Melhania dehnhardtii

Scientific classification
- Kingdom: Plantae
- Clade: Tracheophytes
- Clade: Angiosperms
- Clade: Eudicots
- Clade: Rosids
- Order: Malvales
- Family: Malvaceae
- Genus: Melhania
- Species: M. dehnhardtii
- Binomial name: Melhania dehnhardtii K.Schum.

= Melhania dehnhardtii =

- Genus: Melhania
- Species: dehnhardtii
- Authority: K.Schum.

Species of plant

Melhania dehnhardtii is a plant in the family Malvaceae. It is named for the German explorers Clemens and Gustav Denhardt.

==Description==
Melhania dehnhardtii grows as a suffrutex (subshrub) up to 1 m tall.
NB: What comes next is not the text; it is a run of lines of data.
### src/rtl/pswl_pkg.sv
package pswl_pkg;

  // Legal setting: main count at least 3 and swallow count below it.
  function automatic logic ratio_ok(input int unsigned n, input int unsigned a);
    return (n >= 32'd3) && (a < n);
  endfunction

  // Total input clocks per output period.
  function automatic int unsigned total_ratio(input int unsigned m,
                                              input int unsigned n,
                                              input int unsigned a);
    return m * n + a;
  endfunction

endpackage

### src/rtl/pswl_cfg.sv
module pswl_cfg #(
  parameter int N_W = 11,
  parameter int A_W = 7
) (
  input  logic           clk,
  input  logic           rst_n,
  input  logic           load,
  input  logic [N_W-1:0] n_in,
  input  logic [A_W-1:0] a_in,
  input  logic           sel_in,
  input  logic           take,
  output logic [N_W-1:0] sh_n,
  output logic [A_W-1:0] sh_a,
  output logic           sh_sel,
  output logic [N_W-1:0] act_n,
  output logic [A_W-1:0] act_a,
  output logic           act_sel
);

  // Holding stage written by the strobe.
  always_ff @(posedge clk or negedge rst_n) begin
    if (!rst_n) begin
      sh_n   <= '0;
      sh_a   <= '0;
      sh_sel <= 1'b1;
    end else if (load) begin
      sh_n   <= n_in;
      sh_a   <= a_in;
      sh_sel <= sel_in;
    end
  end

  // Active stage, moved only at a boundary or while held.
  always_ff @(posedge clk or negedge rst_n) begin
    if (!rst_n) begin
      act_n   <= '0;
      act_a   <= '0;
      act_sel <= 1'b1;
    end else if (take) begin
      act_n   <= sh_n;
      act_a   <= sh_a;
      act_sel <= sh_sel;
    end
  end

endmodule

### src/rtl/pswl_prescaler.sv
module pswl_prescaler #(
  parameter int P_LO = 8,
  parameter int P_HI = 16
) (
  input  logic clk,
  input  logic rst_n,
  input  logic clr,
  input  logic sel,
  input  logic swallow,
  output logic pre_end
);

  localparam int PMAX = (P_HI > P_LO) ? P_HI : P_LO;
  localparam int CW   = $clog2(PMAX + 1);

  logic [CW-1:0] cnt;
  logic [CW-1:0] last;

  always_comb begin
    last    = (sel ? CW'(P_LO - 1) : CW'(P_HI - 1)) + CW'(swallow);
    pre_end = !clr && (cnt == last);
  end

  always_ff @(posedge clk or negedge rst_n) begin
    if (!rst_n)       cnt <= '0;
    else if (clr)     cnt <= '0;
    else if (pre_end) cnt <= '0;
    else              cnt <= cnt + CW'(1);
  end

endmodule

### src/rtl/pswl_counters.sv
module pswl_counters #(
  parameter int N_W = 11,
  parameter int A_W = 7
) (
  input  logic           clk,
  input  logic           rst_n,
  input  logic           clr,
  input  logic           pre_end,
  input  logic [N_W-1:0] ld_n,
  input  logic [A_W-1:0] ld_a,
  output logic           swallow_on,
  output logic           cyc_end
);

  logic [N_W-1:0] n_left;
  logic [A_W-1:0] a_left;

  assign swallow_on = (a_left != '0);
  assign cyc_end    = !clr && pre_end && (n_left == N_W'(1));

  always_ff @(posedge clk or negedge rst_n) begin
    if (!rst_n) begin
      n_left <= '0;
      a_left <= '0;
    end else if (clr || cyc_end) begin
      n_left <= ld_n;
      a_left <= ld_a;
    end else if (pre_end) begin
      n_left <= n_left - N_W'(1);
      if (swallow_on) a_left <= a_left - A_W'(1);
    end
  end

endmodule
The elliptic to ovate leaves are tomentose and measure up to 3 cm long. Inflorescences are solitary or two or three-flowered, on a stalk measuring up to 2.5 cm long. The flowers have bright yellow petals.

==Distribution and habitat==
Melhania dehnhardtii is endemic to Kenya's Kilifi District where it is known from fewer than five sites. Its habitat is in Acacia-Commiphora bushland to elevations of about 250 m.